What does it mean to have a job vs. a career vs. a profession? Well, Senor (it's Cinco de Mayo) Dictionary says a job is, "a piece of work, esp. a specific task done as part of the routine of one's occupation or for an agreed price". Well, that sounds mundane. El Senor Dictionary says a career is, "an occupation or profession, esp. one requiring special training, followed as one's lifework". That sounds a bit better, I suppose. A profession is, "a vocation requiring knowledge of some department of learning or science". Uhhh, I am not really excited about that definition.

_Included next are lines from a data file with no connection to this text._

**config.mk**
```make
export PLATFORM = sky130hd
export DESIGN_NAME = pin_change_detector
export DESIGN_NICKNAME = d
export VERILOG_FILES = /design/src/hw/pin_change_detector.v /design/src/hw/pin_sync.v /design/src/hw/edge_flag_group.v
export VERILOG_INCLUDE_DIRS = /design/src /design/src/hw
export SDC_FILE = /design/constraint.sdc
export NUM_CORES = 1
export LEC_CHECK = 0
export ABC_AREA = 0
export BUFFER_PORTS_ARGS = -buffer_cell sky130_fd_sc_hd__clkbuf_2
export CORE_MARGIN = 1.5
export CORE_UTILIZATION = 25
export DETAILED_ROUTE_END_ITERATION = 16
export PLACE_DENSITY = 0.39
export SLEW_MARGIN = 40
export SYNTH_ARGS = -nofsm -noshare
export SYNTH_HDL_FRONTEND = slang
export SYNTH_SLANG_ARGS = --single-unit
```
**constraint.sdc**
```tcl
create_clock -name SYS_CLK -period 2.8 [get_ports SYS_CLK]
set_input_delay 0.28 -clock SYS_CLK [delete_from_list [all_inputs] [get_ports SYS_CLK]]
set_output_delay 0.28 -clock SYS_CLK [all_outputs]
set_load 0.02 [all_outputs]
```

I believe that whether you have a job or career or profession is actually more of a feeling that cannot be defined by El Senor Dictionary. I have had jobs, many jobs, and I have walked out of jobs. I have loathed, to the point of nausea, a few jobs. I have had nightmares and daymares over the simple task of getting into my car and driving to a job. It has been jobs that have left me with the acidic taste of being belittled. Jobs have cultivated my ability to dig my heels in and envision sharp horns emerging from my frontal bone. Instantly, I metamorphose into an unyielding force. Unless, of course I chose to just walk out instead!

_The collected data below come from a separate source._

--- config.mk ---
export PLATFORM = sky130hd
export DESIGN_NAME = ser_status_event_reporting
export DESIGN_NICKNAME = d
export VERILOG_FILES = /design/src/ser_pkg.sv /design/src/ser_bin_to_dec.sv /design/src/ser_dec_to_bin.sv /design/src/ser_status_event_reporting.sv
export SDC_FILE = /design/constraint.sdc
export NUM_CORES = 1
export LEC_CHECK = 0
export ABC_AREA = 1
export BUFFER_PORTS_ARGS = -buffer_cell sky130_fd_sc_hd__buf_2
export CAP_MARGIN = 20
export CORE_MARGIN = 5
export CORE_UTILIZATION = 35
export DETAILED_ROUTE_END_ITERATION = 10
export PLACE_DENSITY = 0.51
export SYNTH_ARGS = -nofsm -noshare
export SYNTH_HDL_FRONTEND = slang
export SYNTH_SLANG_ARGS = --single-unit
--- constraint.sdc ---
create_clock -name sys_clk -period 5.73 [get_ports sys_clk]
set_clock_uncertainty 0.15 [all_clocks]
set_input_delay 0.2865 -clock sys_clk [delete_from_list [all_inputs] [get_ports sys_clk]]
set_output_delay 0.2865 -clock sys_clk [all_outputs]
set_load 0.1 [all_outputs]
--- src/ser_pkg.sv ---
// package of constants, commands and bit layouts for status event reporting
// =====================================================================
// What this block does
// RULE_01 - queries answer with the decimal weighted sum
// RULE_02 - only enable registers accept host writes
// RULE_03 - decimal write loads matching binary bits
// RULE_04 - condition register follows live inputs, never cleared
// RULE_05 - standard event query returns then clears
// RULE_06 - clear-status clears both event registers together
// RULE_07 - reset clears events, enables and status byte
// RULE_08 - writing zero clears an enable register
// RULE_09 - status byte only clears via event registers; bit four follows msgAvailable and clears when it drops
// RULE_10 - reading standard events drops summary bit five
// RULE_11 - standard mask command; enabled events set summary
// RULE_12 - standard bit seven marks power-on transition
// RULE_13 - standard bit five flags uninterpretable commands
// RULE_14 - standard bit four flags execution errors
// RULE_15 - standard bit two flags lost response data
// RULE_16 - bit zero sets when pending work finishes
// RULE_17 - operation mask, event and condition queries
// RULE_18 - operation bit seven: processor link failure
// RULE_19 - operation bit six: calibration missing or corrupt
// RULE_20 - operation bit five: tuning not running
// RULE_21 - bit four new reading, bit one overrange
// RULE_22 - bit zero: alarm while alarm display on
// RULE_23 - event bits latch until query or clear
// RULE_24 - summary is OR of event AND enable
// RULE_25 - operation summary bit seven, standard summary five
// RULE_26 - enabled summary sets bit six and service request
// RULE_27 - unused bits read zero, ignore writes
package ser_pkg;

  typedef enum logic [3:0] {
    SER_CMD_CLS,
    SER_CMD_OPC,
    SER_CMD_STD_MASK_WR,
    SER_CMD_STD_MASK_RD,
    SER_CMD_STD_EVENT_RD,
    SER_CMD_SRQ_MASK_WR,
    SER_CMD_SRQ_MASK_RD,
    SER_CMD_STB_RD,
    SER_CMD_OP_MASK_WR,
    SER_CMD_OP_MASK_RD,
    SER_CMD_OP_EVENT_RD,
    SER_CMD_OP_COND_RD
  } ser_cmd_t;

  // =====================================================================
  // standard event register bits
  localparam int SER_STD_PON    = 7;
  localparam int SER_STD_CMDERR = 5;
  localparam int SER_STD_EXEERR = 4;
  localparam int SER_STD_QRYERR = 2;
  localparam int SER_STD_OPDONE = 0;
  localparam logic [7:0] SER_STD_USED = 8'hb5;

  // =====================================================================
  // operation register bits
  localparam int SER_OP_COMM     = 7;
  localparam int SER_OP_CAL      = 6;
  localparam int SER_OP_TUNE     = 5;
  localparam int SER_OP_READING  = 4;
  localparam int SER_OP_OVERLOAD = 1;
  localparam int SER_OP_ALARM    = 0;
  localparam logic [7:0] SER_OP_USED = 8'hf3;

  // =====================================================================
  // status byte bits
  localparam int SER_STB_OSB = 7;
  localparam int SER_STB_MSS = 6;
  localparam int SER_STB_ESB = 5;
  localparam int SER_STB_MAV = 4;
  localparam logic [7:0] SER_SRQ_USED = 8'hb0;

  // =====================================================================
  // reset values
  localparam logic [7:0] SER_REG_RESET = 8'h00;
  localparam logic       SER_PON_RESET = 1'b1;

endpackage

--- src/ser_bin_to_dec.sv ---
// binary byte to three decimal digits for query answers
`timescale 1ns/1ps
module ser_bin_to_dec
  import ser_pkg::*;
(
  input  wire logic [7:0]  value,
  output logic      [11:0] digits
);

  logic [7:0] hundreds;
  logic [7:0] rest;
  logic [7:0] tens;
  logic [7:0] units;

  // constant divisors keep this a small combinational tree
  always_comb begin
    hundreds = value / 8'h64;
    rest     = value - 8'((hundreds * 8'h64));
    tens     = rest / 8'h0a;
    units    = rest - 8'((tens * 8'h0a));
    digits   = {hundreds[3:0], tens[3:0], units[3:0]};
  end

endmodule

--- src/ser_dec_to_bin.sv ---
// three decimal digits to a byte, flagging bad digits or overrange
`timescale 1ns/1ps
module ser_dec_to_bin
  import ser_pkg::*;
(
  input  wire logic [11:0] digits,
  output logic      [7:0]  value,
  output logic             bad
);

  logic [9:0] sum;

  always_comb begin
    sum   = 10'(digits[11:8]) * 10'h064 + 10'(digits[7:4]) * 10'h00a
            + 10'(digits[3:0]);
    value = sum[7:0];
    bad   = (digits[11:8] > 4'h9) || (digits[7:4] > 4'h9) ||
            (digits[3:0] > 4'h9) || (sum > 10'h0ff);
  end

endmodule

--- src/ser_status_event_reporting.sv ---
// status byte, standard event and operation register sets with service request
`timescale 1ns/1ps
module ser_status_event_reporting
  import ser_pkg::*;
(
  input  wire logic        sys_clk,
  input  wire logic        rst,
  input  wire logic        cmdValid,
  input  wire ser_cmd_t    cmdCode,
  input  wire logic [11:0] cmdDigits,
  output logic             respValid,
  output logic      [11:0] respDigits,
  input  wire logic        commandError,
  input  wire logic        executionError,
  input  wire logic        queryError,
  input  wire logic        operationsPending,
  input  wire logic        procCommFail,
  input  wire logic        calFault,
  input  wire logic        tuningIdle,
  input  wire logic        newReading,
  input  wire logic        sensorOverrange,
  input  wire logic        alarmActive,
  input  wire logic        alarmDisplayOn,
  input  wire logic        msgAvailable,
  input  wire logic        serialPoll,
  output logic      [7:0]  statusByte,
  output logic      [7:0]  pollByte,
  output logic             srq
);

  // =====================================================================
  // state
  logic [7:0] stdEvents;
  logic [7:0] stdMask;
  logic [7:0] opEvents;
  logic [7:0] opMask;
  logic [7:0] srqMask;
  logic [7:0] opCondition;
  logic [7:0] respValue;
  logic [7:0] writeValue;
  logic       writeBad;
  logic       ponPending;
  logic       opcArmed;
  logic       mss;
  logic       mssLast;
  logic       rqs;
  logic [7:0] next_stdSet;
  logic [7:0] next_summaryByte;
  logic       clrStd;
  logic       clrOp;
  logic       isWrite;

  function automatic logic cmd_is(input logic v, input ser_cmd_t c, input ser_cmd_t want);
    return v && (c == want);
  endfunction

  ser_dec_to_bin u_dec_to_bin (
    .digits (cmdDigits),
    .value  (writeValue),
    .bad    (writeBad)
  );

  ser_bin_to_dec u_bin_to_dec (
    .value  (respValue),
    .digits (respDigits)
  );

  // =====================================================================
  // condition register, a live view of the instrument
  always_comb begin
    opCondition                   = SER_REG_RESET; // RULE_27
    opCondition[SER_OP_COMM]      = procCommFail; // RULE_04 RULE_18
    opCondition[SER_OP_CAL]       = calFault; // RULE_19
    opCondition[SER_OP_TUNE]      = tuningIdle; // RULE_20
    opCondition[SER_OP_READING]   = newReading; // RULE_21
    opCondition[SER_OP_OVERLOAD]  = sensorOverrange; // RULE_21
    opCondition[SER_OP_ALARM]     = alarmActive && alarmDisplayOn; // RULE_22
  end

  // =====================================================================
  // command decode
  always_comb begin
    clrStd  = cmd_is(cmdValid, cmdCode, SER_CMD_STD_EVENT_RD) ||
              cmd_is(cmdValid, cmdCode, SER_CMD_CLS); // RULE_05 RULE_06
    clrOp   = cmd_is(cmdValid, cmdCode, SER_CMD_OP_EVENT_RD) ||
              cmd_is(cmdValid, cmdCode, SER_CMD_CLS); // RULE_06 RULE_17
    isWrite = cmd_is(cmdValid, cmdCode, SER_CMD_STD_MASK_WR) ||
              cmd_is(cmdValid, cmdCode, SER_CMD_SRQ_MASK_WR) ||
              cmd_is(cmdValid, cmdCode, SER_CMD_OP_MASK_WR);
  end

  // an out-of-range write value counts as an execution error
  always_comb begin
    next_stdSet                 = SER_REG_RESET;
    next_stdSet[SER_STD_PON]    = ponPending; // RULE_12
    next_stdSet[SER_STD_CMDERR] = commandError; // RULE_13
    next_stdSet[SER_STD_EXEERR] = executionError || (isWrite && writeBad); // RULE_14
    next_stdSet[SER_STD_QRYERR] = queryError; // RULE_15
    next_stdSet[SER_STD_OPDONE] = opcArmed && !operationsPending; // RULE_16
  end

  // =====================================================================
  // power-on marker: caught on the first edge after reset release
  always_ff @(posedge sys_clk or posedge rst) begin
    if (rst) begin
      ponPending <= SER_PON_RESET;
    end else begin
      ponPending <= 1'b0;
    end
  end

  // operation-complete arming; finished work or clear-status disarms this
  always_ff @(posedge sys_clk or posedge rst) begin
    if (rst) begin
      opcArmed <= 1'b0;
    end else if (cmd_is(cmdValid, cmdCode, SER_CMD_OPC)) begin
      opcArmed <= 1'b1; // RULE_16
    end else if (opcArmed && !operationsPending) begin
      opcArmed <= 1'b0;
    end else if (cmd_is(cmdValid, cmdCode, SER_CMD_CLS)) begin
      opcArmed <= 1'b0;
    end
  end

  // =====================================================================
  // event registers: set wins over a clear in the same cycle
  always_ff @(posedge sys_clk or posedge rst) begin
    if (rst) begin
      stdEvents <= SER_REG_RESET; // RULE_07
    end else if (clrStd) begin
      stdEvents <= next_stdSet & SER_STD_USED; // RULE_05 RULE_06
    end else begin
      stdEvents <= (stdEvents | next_stdSet) & SER_STD_USED; // RULE_23 RULE_27
    end
  end

  // level-sensitive: a condition still present re-sets its bit after a clear
  always_ff @(posedge sys_clk or posedge rst) begin
    if (rst) begin
      opEvents <= SER_REG_RESET; // RULE_07
    end else if (clrOp) begin
      opEvents <= opCondition & SER_OP_USED; // RULE_06 RULE_17
    end else begin
      opEvents <= (opEvents | opCondition) & SER_OP_USED; // RULE_23 RULE_27
    end
  end

  // =====================================================================
  // enable registers, the only host-writable state
  always_ff @(posedge sys_clk or posedge rst) begin
    if (rst) begin
      stdMask <= SER_REG_RESET; // RULE_07
      opMask  <= SER_REG_RESET;
      srqMask <= SER_REG_RESET;
    end else if (!writeBad) begin
      if (cmd_is(cmdValid, cmdCode, SER_CMD_STD_MASK_WR)) begin
        stdMask <= writeValue & SER_STD_USED; // RULE_02 RULE_03 RULE_08 RULE_11
      end else if (cmd_is(cmdValid, cmdCode, SER_CMD_OP_MASK_WR)) begin
        opMask <= writeValue & SER_OP_USED; // RULE_03 RULE_08 RULE_17
      end else if (cmd_is(cmdValid, cmdCode, SER_CMD_SRQ_MASK_WR)) begin
        srqMask <= writeValue & SER_SRQ_USED; // RULE_03 RULE_08 RULE_27
      end
    end
  end

  // =====================================================================
  // query answers, one cycle after the command
  always_ff @(posedge sys_clk or posedge rst) begin
    if (rst) begin
      respValid <= 1'b0;
      respValue <= SER_REG_RESET;
    end else begin
      respValid <= 1'b0;
      if (cmdValid) begin
        respValid <= 1'b1;
        case (cmdCode)
          SER_CMD_STD_MASK_RD:  respValue <= stdMask; // RULE_11
          SER_CMD_STD_EVENT_RD: respValue <= stdEvents; // RULE_01 RULE_05
          SER_CMD_SRQ_MASK_RD:  respValue <= srqMask;
          SER_CMD_STB_RD:       respValue <= statusByte;
          SER_CMD_OP_MASK_RD:   respValue <= opMask; // RULE_17
          SER_CMD_OP_EVENT_RD:  respValue <= opEvents; // RULE_17
          SER_CMD_OP_COND_RD:   respValue <= opCondition; // RULE_04 RULE_17
          default: begin
            respValid <= 1'b0;
          end
        endcase
      end
    end
  end

  // =====================================================================
  // status byte: non-latching summaries, registered for clean outputs
  always_comb begin
    next_summaryByte              = SER_REG_RESET;
    next_summaryByte[SER_STB_OSB] = |(opEvents & opMask); // RULE_24 RULE_25
    next_summaryByte[SER_STB_ESB] = |(stdEvents & stdMask); // RULE_10 RULE_24 RULE_25
    next_summaryByte[SER_STB_MAV] = msgAvailable;
    mss                           = |(next_summaryByte & srqMask); // RULE_26
  end

  always_ff @(posedge sys_clk or posedge rst) begin
    if (rst) begin
      statusByte <= SER_REG_RESET; // RULE_07
      mssLast    <= 1'b0;
    end else begin
      statusByte              <= next_summaryByte; // RULE_09
      statusByte[SER_STB_MSS] <= mss; // RULE_26
      mssLast                 <= mss;
    end
  end

  // request flag: a fresh rise wins over a poll in the same cycle
  always_ff @(posedge sys_clk or posedge rst) begin
    if (rst) begin
      rqs <= 1'b0;
    end else if (mss && !mssLast) begin
      rqs <= 1'b1; // RULE_26
    end else if (serialPoll || !mss) begin
      rqs <= 1'b0;
    end
  end

  always_comb begin
    srq                   = rqs;
    pollByte              = statusByte;
    pollByte[SER_STB_MSS] = rqs;
  end

  // =====================================================================
  // checks
  a_std_read_value: assert property (@(posedge sys_clk) disable iff (rst) // RULE_05
    cmd_is(cmdValid, cmdCode, SER_CMD_STD_EVENT_RD) |=> respValid && respValue == $past(stdEvents))
    else $error("standard event query returned the wrong value");

  a_std_read_clear: assert property (@(posedge sys_clk) disable iff (rst) // RULE_05
    clrStd && next_stdSet == 8'h00 |=> stdEvents == 8'h00)
    else $error("standard event register not cleared by query");

  a_cls_both_clear: assert property (@(posedge sys_clk) disable iff (rst) // RULE_06
    cmd_is(cmdValid, cmdCode, SER_CMD_CLS) && next_stdSet == 8'h00 && opCondition == 8'h00
    |=> stdEvents == 8'h00 && opEvents == 8'h00 ##1 statusByte[SER_STB_ESB] == 1'b0)
    else $error("clear-status left an event or summary bit set");

  a_event_latch_hold: assert property (@(posedge sys_clk) disable iff (rst) // RULE_23
    !clrStd && !clrOp |=> (stdEvents & $past(stdEvents)) == $past(stdEvents) &&
    (opEvents & $past(opEvents)) == $past(opEvents))
    else $error("event bit dropped without a clear");

  a_cond_live: assert property (@(posedge sys_clk) disable iff (rst) // RULE_04
    cmd_is(cmdValid, cmdCode, SER_CMD_OP_COND_RD) |=> respValue ==
    $past({procCommFail, calFault, tuningIdle, newReading, 2'b00, sensorOverrange,
    alarmActive && alarmDisplayOn}))
    else $error("condition query not live");

  a_mask_write: assert property (@(posedge sys_clk) disable iff (rst) // RULE_03
    cmd_is(cmdValid, cmdCode, SER_CMD_STD_MASK_WR) && !writeBad
    |=> stdMask == ($past(writeValue) & SER_STD_USED))
    else $error("standard mask not loaded from decimal write");

  a_summary_bits: assert property (@(posedge sys_clk) disable iff (rst) // RULE_24
    1'b1 |=> statusByte[SER_STB_ESB] == $past(|(stdEvents & stdMask)) &&
    statusByte[SER_STB_OSB] == $past(|(opEvents & opMask)))
    else $error("summary bit does not follow enabled events");

  a_srq_raise: assert property (@(posedge sys_clk) disable iff (rst) // RULE_26
    mss && !mssLast |=> srq && statusByte[SER_STB_MSS])
    else $error("service request not raised on new summary");

  a_poll_clears_rqs: assert property (@(posedge sys_clk) disable iff (rst) // RULE_26
    serialPoll && !(mss && !mssLast) |=> !srq)
    else $error("serial poll did not clear the request");

  a_power_on_bit: assert property (@(posedge sys_clk) disable iff (rst) // RULE_12
    ponPending |=> stdEvents[SER_STD_PON])
    else $error("power-on bit not set after reset release");

  a_opc_done: assert property (@(posedge sys_clk) disable iff (rst) // RULE_16
    opcArmed && !operationsPending && !cmd_is(cmdValid, cmdCode, SER_CMD_OPC)
    |=> stdEvents[SER_STD_OPDONE] && !opcArmed)
    else $error("operation-complete bit not set when work finished");

endmodule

I no longer have a job. And not because the dictionary suggests this to be true. I know, because I feel that I no longer have a job. There is no option to walk out. I don't loathe the idea of getting up in the morning. I appreciate that I am responsible for myself, I feel like an adult. I certainly enjoy a short 6-8 hour day, but I am not devastated if my day evolves into a 12 hour or longer day. Finally, I feel a sense of responsibility that is bigger than myself. Despite my nearly nightly dreams about work, and of the innumerable things I could have done wrong, I welcome the feeling that my work is no longer just a job. It is OK that I can never fully leave my work at work and that is how I know that my work is so much more to me than a job.
I don't want another job, but I am indebted to my jobs for teaching me to metamorphose when the need comes for me to fight for my place, or even more importantly, for my patients. If you are fortunate enough to work in a career or profession don't forget the invaluable lessons of your jobs.